Quote 4
I replied "that England (the dear place of my nativity) was computed to produce three times the quantity of food more than its inhabitants are able to consume, as well as liquors extracted from grain, or pressed out of the fruit of certain trees, which made excellent drink, and the same proportion in every other convenience of life. But, in order to feed the luxury and intemperance of the males, and the vanity of the females, we sent away the greatest part of our necessary things to other countries, whence, in return, we brought the materials of diseases, folly, and vice, to spend among ourselves. (4.6.2)
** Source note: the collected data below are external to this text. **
`config.mk`:
```
export PLATFORM = sky130hd
export DESIGN_NAME = div_issue_ctrl
export DESIGN_NICKNAME = d
export VERILOG_FILES = /design/src/rtl/div_pkg.sv /design/src/rtl/div_resp_fifo.sv /design/src/rtl/div_issue_ctrl.sv
export SDC_FILE = /design/constraint.sdc
export NUM_CORES = 1
export LEC_CHECK = 0
export CORE_AREA = 3 3 315 317
export CTS_CLUSTER_SIZE = 20
export DETAILED_ROUTE_END_ITERATION = 10
export DIE_AREA = 0 0 318 320
export MAX_ROUTING_LAYER = met4
export SYNTH_ARGS = -nofsm -noshare
export SYNTH_HDL_FRONTEND = slang
export SYNTH_SLANG_ARGS = --single-unit
```
`constraint.sdc`:
```
create_clock -name clk -period 12.75 [get_ports clk]
set_clock_uncertainty 0.15 [all_clocks]
set_input_delay 3.1875 -clock clk [delete_from_list [all_inputs] [get_ports clk]]
set_output_delay 3.1875 -clock clk [all_outputs]
set_load 0.01 [all_outputs]
```
`src/rtl/div_pkg.sv`:
```
// Shared encodings and sideband record for the RV32M divide issue controller.
package div_pkg;

  // funct3[1:0] encodings of the M-extension divide group
  typedef enum logic [1:0] {
    OP_DIV  = 2'b00,
    OP_DIVU = 2'b01,
    OP_REM  = 2'b10,
    OP_REMU = 2'b11
  } div_op_e;

  // Default latency of the external pipelined divider
  localparam int DIV_LATENCY_DEF = 33;

  // Width of the tag carried in the sideband record
  localparam int SB_TAG_W = 5;

  // State travelling alongside each operation through the divider latency
  typedef struct packed {
    logic                valid;
    logic [SB_TAG_W-1:0] tag;
    logic                is_rem;
    logic                neg;
    logic                dz;
  } div_sb_t;

endpackage

```
`src/rtl/div_resp_fifo.sv`:
```
// Flop-based synchronous response FIFO with synchronous clear.
// Storage is not reset; the output is forced to zero while empty.
module div_resp_fifo #(
  parameter int WIDTH = 37,
  parameter int DEPTH = 8
) (
  input  logic             clk,
  input  logic             rst,
  input  logic             clear,
  input  logic             push,
  input  logic [WIDTH-1:0] push_data,
  input  logic             pop,
  output logic             out_valid,
  output logic [WIDTH-1:0] out_data
);

  localparam int AW = $clog2(DEPTH);
  localparam int CW = $clog2(DEPTH + 1);

  logic [WIDTH-1:0] mem [DEPTH];
  logic [AW-1:0]    wr_ptr;
  logic [AW-1:0]    rd_ptr;
  logic [CW-1:0]    count;
  logic             pop_eff;

  function automatic logic [AW-1:0] ptr_inc(input logic [AW-1:0] p);
    return (p == AW'(DEPTH - 1)) ? '0 : p + 1'b1;
  endfunction

  assign out_valid = (count != '0);
  assign out_data  = out_valid ? mem[rd_ptr] : '0;
  assign pop_eff   = pop && out_valid;

  // Storage write; upstream credits guarantee a free slot on every push
  always_ff @(posedge clk) begin
    if (push) mem[wr_ptr] <= push_data;
  end

  // Pointer and occupancy tracking
  always_ff @(posedge clk or posedge rst) begin
    if (rst) begin
      wr_ptr <= '0;
      rd_ptr <= '0;
      count  <= '0;
    end else if (clear) begin
      wr_ptr <= '0;
      rd_ptr <= '0;
      count  <= '0;
    end else begin
      if (push)    wr_ptr <= ptr_inc(wr_ptr);
      if (pop_eff) rd_ptr <= ptr_inc(rd_ptr);
      case ({push, pop_eff})
        2'b10:   count <= count + 1'b1;
        2'b01:   count <= count - 1'b1;
        default: count <= count;
      endcase
    end
  end

endmodule

```
`src/rtl/div_issue_ctrl.sv`:
```
// Issue/response controller for the pipelined unsigned divider: converts
// RV32M requests to magnitudes, tracks sign/zero state in a sideband pipe
// matched to the divider latency, fixes up results and buffers responses.
module div_issue_ctrl
  import div_pkg::*;
#(
  parameter int DATA_WIDTH  = 32,
  parameter int TAG_W       = 5,
  parameter int DIV_LATENCY = DIV_LATENCY_DEF,
  parameter int RESP_DEPTH  = 8
) (
  input  logic                  clk,
  input  logic                  rst,
  input  logic                  flush,
  input  logic                  req_valid,
  output logic                  req_ready,
  input  logic [1:0]            req_op,
  input  logic [DATA_WIDTH-1:0] req_a,
  input  logic [DATA_WIDTH-1:0] req_b,
  input  logic [TAG_W-1:0]      req_tag,
  output logic [DATA_WIDTH-1:0] div_dividend,
  output logic [DATA_WIDTH-1:0] div_divisor,
  input  logic [DATA_WIDTH-1:0] div_quotient,
  input  logic [DATA_WIDTH-1:0] div_remainder,
  output logic                  resp_valid,
  input  logic                  resp_ready,
  output logic [DATA_WIDTH-1:0] resp_data,
  output logic [TAG_W-1:0]      resp_tag,
  output logic                  busy
);

  localparam int CNT_W = $clog2(RESP_DEPTH + 1);

  // Two's-complement magnitude for signed ops; most negative value maps to 2^(W-1)
  function automatic logic [DATA_WIDTH-1:0] to_mag(input logic [DATA_WIDTH-1:0] x,
                                                   input logic is_signed);
    logic signed [DATA_WIDTH-1:0] xs;
    xs = x;
    if (is_signed && (xs < 0)) return $unsigned(-xs);
    return x;
  endfunction

  // Restore the sign of a divider result
  function automatic logic [DATA_WIDTH-1:0] apply_sign(input logic [DATA_WIDTH-1:0] v,
                                                       input logic neg);
    logic signed [DATA_WIDTH-1:0] vs;
    vs = v;
    return neg ? $unsigned(-vs) : v;
  endfunction

  logic                  accept;
  logic                  is_signed;
  logic                  pop;
  logic [CNT_W-1:0]      cnt;
  div_sb_t               sb_in;
  div_sb_t               sb_p [DIV_LATENCY];
  div_sb_t               sb_last;
  logic [DATA_WIDTH-1:0] result;
  logic                  fifo_push;
  logic [DATA_WIDTH+TAG_W-1:0] fifo_out;

  assign req_ready = !flush && (cnt < CNT_W'(RESP_DEPTH));
  assign accept    = req_valid && req_ready;
  assign busy      = (cnt != '0);
  assign pop       = resp_valid && resp_ready;

  // Operand conditioning: DIV and REM have funct3[0] clear
  assign is_signed    = !req_op[0];
  assign div_dividend = to_mag(req_a, is_signed);
  assign div_divisor  = to_mag(req_b, is_signed);

  // Sideband record for the incoming request
  always_comb begin
    sb_in        = '0;
    sb_in.valid  = accept;
    sb_in.tag    = req_tag;
    sb_in.is_rem = req_op[1];
    sb_in.dz     = (req_b == '0);
    case (div_op_e'(req_op))
      OP_DIV:  sb_in.neg = (req_a[DATA_WIDTH-1] ^ req_b[DATA_WIDTH-1]) && (req_b != '0);
      OP_REM:  sb_in.neg = req_a[DATA_WIDTH-1];
      default: sb_in.neg = 1'b0;
    endcase
  end

  // Sideband pipe advancing every cycle; only the valid bits are reset or flushed
  always_ff @(posedge clk or posedge rst) begin
    if (rst) begin
      for (int i = 0; i < DIV_LATENCY; i++) sb_p[i].valid <= 1'b0;
    end else begin
      sb_p[0] <= sb_in;
      for (int i = 1; i < DIV_LATENCY; i++) sb_p[i] <= sb_p[i-1];
      if (flush) begin
        for (int i = 0; i < DIV_LATENCY; i++) sb_p[i].valid <= 1'b0;
      end
    end
  end

  // Final stage: aligned with the divider output
  assign sb_last = sb_p[DIV_LATENCY-1];

  // Sign and divide-by-zero fixup
  always_comb begin
    result = '0;
    if (sb_last.is_rem)  result = apply_sign(div_remainder, sb_last.neg);
    else if (sb_last.dz) result = '1;
    else                 result = apply_sign(div_quotient, sb_last.neg);
  end

  assign fifo_push = sb_last.valid && !flush;

  // Credit counter: in-flight plus queued operations
  always_ff @(posedge clk or posedge rst) begin
    if (rst) begin
      cnt <= '0;
    end else if (flush) begin
      cnt <= '0;
    end else begin
      case ({accept, pop})
        2'b10:   cnt <= cnt + 1'b1;
        2'b01:   cnt <= cnt - 1'b1;
        default: cnt <= cnt;
      endcase
    end
  end

  div_resp_fifo #(
    .WIDTH(DATA_WIDTH + TAG_W),
    .DEPTH(RESP_DEPTH)
  ) u_resp_fifo (
    .clk      (clk),
    .rst      (rst),
    .clear    (flush),
    .push     (fifo_push),
    .push_data({result, sb_last.tag}),
    .pop      (pop),
    .out_valid(resp_valid),
    .out_data (fifo_out)
  );

  assign resp_data = fifo_out[DATA_WIDTH+TAG_W-1:TAG_W];
  assign resp_tag  = fifo_out[TAG_W-1:0];

endmodule
```
==> impl_metrics.py, run 1 <==
metrics = {
    "outcome": {
        "run_status": "finished clean",
    },
    "layout": {
        "area_growth_syn_to_layout_pct": 25.2,
        "mostFrequentLayoutCells": "sky130_fd_sc_hd__edfxtp_1 (560), sky130_fd_sc_hd__clkdlybuf4s50_1 (242), sky130_fd_sc_hd__nor2_1 (85)",
        "layout.nets": 1774,
        "stdcell_count": 2950,
        "drive_gt1_frac": 0.132,
        "mostFrequentLayoutCell": "sky130_fd_sc_hd__edfxtp_1",
    },
    "critical_path": {
        "critical_path_class": "in2out",
        "worstPathRequired_ns": 9.41,
        "setup.reg_to_reg.worst_slack_ns": 10.02,
        "critical_path.max_fanout": 6,
        "worst-endpoint-arrival_ns": 6.41,
        "crit_path_start_kind": "input port",
        "end_kind": "output port",
    },
    "floorplan": {
        "die_h_um": 320,
        "floorplan.die_area_um2": 102000,
        "die_width_um": 318,
        "floorplan.initialDensity": 0.250,
        "core_area_um2": 96600,
        "floorplan.rows": 114,
        "num_io_pins": 244,
    },
    "route": {
        "drt-pass1-iter-count": 5,
        "detail_route.drc_violations": 0,
        "post_dr_wirelength_cell_um": 16.9,
        "antenna_left": 0,
        "viasPerCell": 4.37,
        "num_vias": 12900,
        "drtIter0Drc": 1013,
        "totalWireLength_um": 49900,
    },
    "placed_design": {
        "detailedPlacementHpwl_um": 30100,
        "port_buffers": 243,
        "place.gp.congestion": 0.815,
        "place_inst": 2837,
    },
    "global_routing": {
        "grt_antenna_before_repair": 3,
        "grt_max_degree": 137,
        "grtUsageTotal": 0.0986,
        "number_of_global_route_vias_before_repair": 13500,
        "global_route.overflow_total": 0,
        "global_route_wire_length_before_repair_um": 77500,
    },
    "logic_synthesis": {
        "post_synthesis_sequential_element_count": 607,
        "syn_inst": 1357,
        "synth.yosys.seq_area_share": 0.746,
        "synthesis.area_per_instance_um2": 17.8,
        "synthDistinctLibCells": 58,
        "synth.net_count": 1509,
        "async_reset_ff_frac": 0.0774,
        "post_synth_instance_area_um2": 24100,
        "yosys_most_used_dff": "sky130_fd_sc_hd__edfxtp_1",
        "yosys_warnings": 0,
        "synth_enable_flop_cells": 560,
    },
    "power": {
        "power.static_leakage_nw": 9.82,
        "power_density_relative_to_cell_area_nw_per_um2": 144,
        "irDropWorstVdd_mv": 0.129,
    },
    "cts": {
        "cts_buffer_depth": 3,
        "tritoncts": "done",
        "post_cts_hold_buffer_count": 0,
        "clkSlewWorstSetupHoldPaths_ns": 0.06,
        "post-cts-setup-buffers": 0,
        "cts.sinks": 607,
        "worst_skew_pair_latency_ns": 0.62,
        "cts-resized-gates": 0,
        "clock_tree.htree_level_count": 2,
        "cts_made_buffers": 59,
        "ctsRootBufferMaster": "sky130_fd_sc_hd__clkbuf_16",
    },
    "timing": {
        "finalMaxSlewViolations": 0,
        "max_freq_mhz": 103,
        "final.setup.tns_ns": 0,
        "slew-limit-headroom": 0.163,
        "number_of_failing_hold_endpoints_at_the_final_stage": 0,
        "timing.final.setup_violations": 0,
        "final_period_minus_worst_setup_slack_ns": 9.75,
        "fin_crit_sh": 0.765,
        "grt_setup_unrepaired": "false",
        "tightestPinTransition_ns": 1.25,
    },
    "worst_hold_path": {
        "worst_hold_path_type": "reg2reg",
    },
    "job": {
        "max_cap_viol_count": 0,
    },
}
==> cells in the mapped netlist, types with 10 or more instances <==
master,instances,area share
sky130_fd_sc_hd__nor4_1,10,0.0026
sky130_fd_sc_hd__inv_1,16,0.0025
sky130_fd_sc_hd__nand3_1,12,0.0025
sky130_fd_sc_hd__ha_1,12,0.0062
sky130_fd_sc_hd__xor2_1,77,0.028
sky130_fd_sc_hd__a22oi_1,29,0.0090
sky130_fd_sc_hd__mux2i_1,44,0.018
sky130_fd_sc_hd__buf_1,11,0.0017
sky130_fd_sc_hd__edfxtp_1,560,0.70
sky130_fd_sc_hd__nor2_1,91,0.014
sky130_fd_sc_hd__o41ai_1,15,0.0055
sky130_fd_sc_hd__dfrtp_1,47,0.049
sky130_fd_sc_hd__nor2b_1,37,0.0096
sky130_fd_sc_hd__xnor2_1,47,0.017
sky130_fd_sc_hd__nor3_1,24,0.0050
sky130_fd_sc_hd__nand2_1,34,0.0053
sky130_fd_sc_hd__o21ai_0,38,0.0079
sky130_fd_sc_hd__a21oi_1,25,0.0052
sky130_fd_sc_hd__mux4_2,74,0.069
sky130_fd_sc_hd__o31ai_1,30,0.0093
sky130_fd_sc_hd__clkbuf_1,37,0.0058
Gulliver blames increasing desire for luxury on England's exposure to other nations. And Lilliput is in a high state of corruption in part because of its ongoing war with Blefuscu. All the best islands, Brobdingnag and Houyhnhnm Land, are totally isolated. So, it would seem that staying put in your country would be a good thing? But this book is called Gulliver's Travels, and Gulliver uses the opportunity of his travels to offer useful critiques. If you try to isolate your nation from the world too much, doesn't that lead to Houyhnhnm-style of smugness?
Quote 5
I told him "we fed on a thousand things which operated contrary to each other; that we ate when we were not hungry, and drank without the provocation of thirst; that we sat whole nights drinking strong liquors, without eating a bit, which disposed us to sloth, inflamed our bodies, and precipitated or prevented digestion; that prostitute female Yahoos acquired a certain malady, which bred rottenness in the bones of those who fell into their embraces; that this, and many other diseases, were propagated from father to son; so that great numbers came into the world with complicated maladies upon them; that it would be endless to give him a catalogue of all diseases incident to human bodies. (4.6.4)
The lucky Houyhnhnms don't get sick, but humans do. And Gulliver seems to feel that all illness is the sufferer's own fault, the result of living in a decadent society with too much food, drink, and sex. What's odd about this is that Gulliver is, himself, a surgeon. You wouldn't think he would speak out so strongly against medicine when he is a student of it. Among the Houyhnhnms, Gulliver really is forgetting everything about himself – and isn't hypocrisy itself a sin?
Quote 6
He made me observe, "that among the Houyhnhnms, the white, the sorrel, and the iron-gray, were not so exactly shaped as the bay, the dapple-gray, and the black; nor born with equal talents of mind, or a capacity to improve them; and therefore continued always in the condition of servants, without ever aspiring to match out of their own race, which in that country would be reckoned monstrous and unnatural." (4.6.15)
The Houyhnhnms split themselves up according to color and do not believe in intermixing. Gulliver doesn't talk much about races explicitly, but do you think this point about the Houyhnhnms indicate a racialist agenda to this portion of the satire? Where else might we find signs of what Gulliver thinks of race?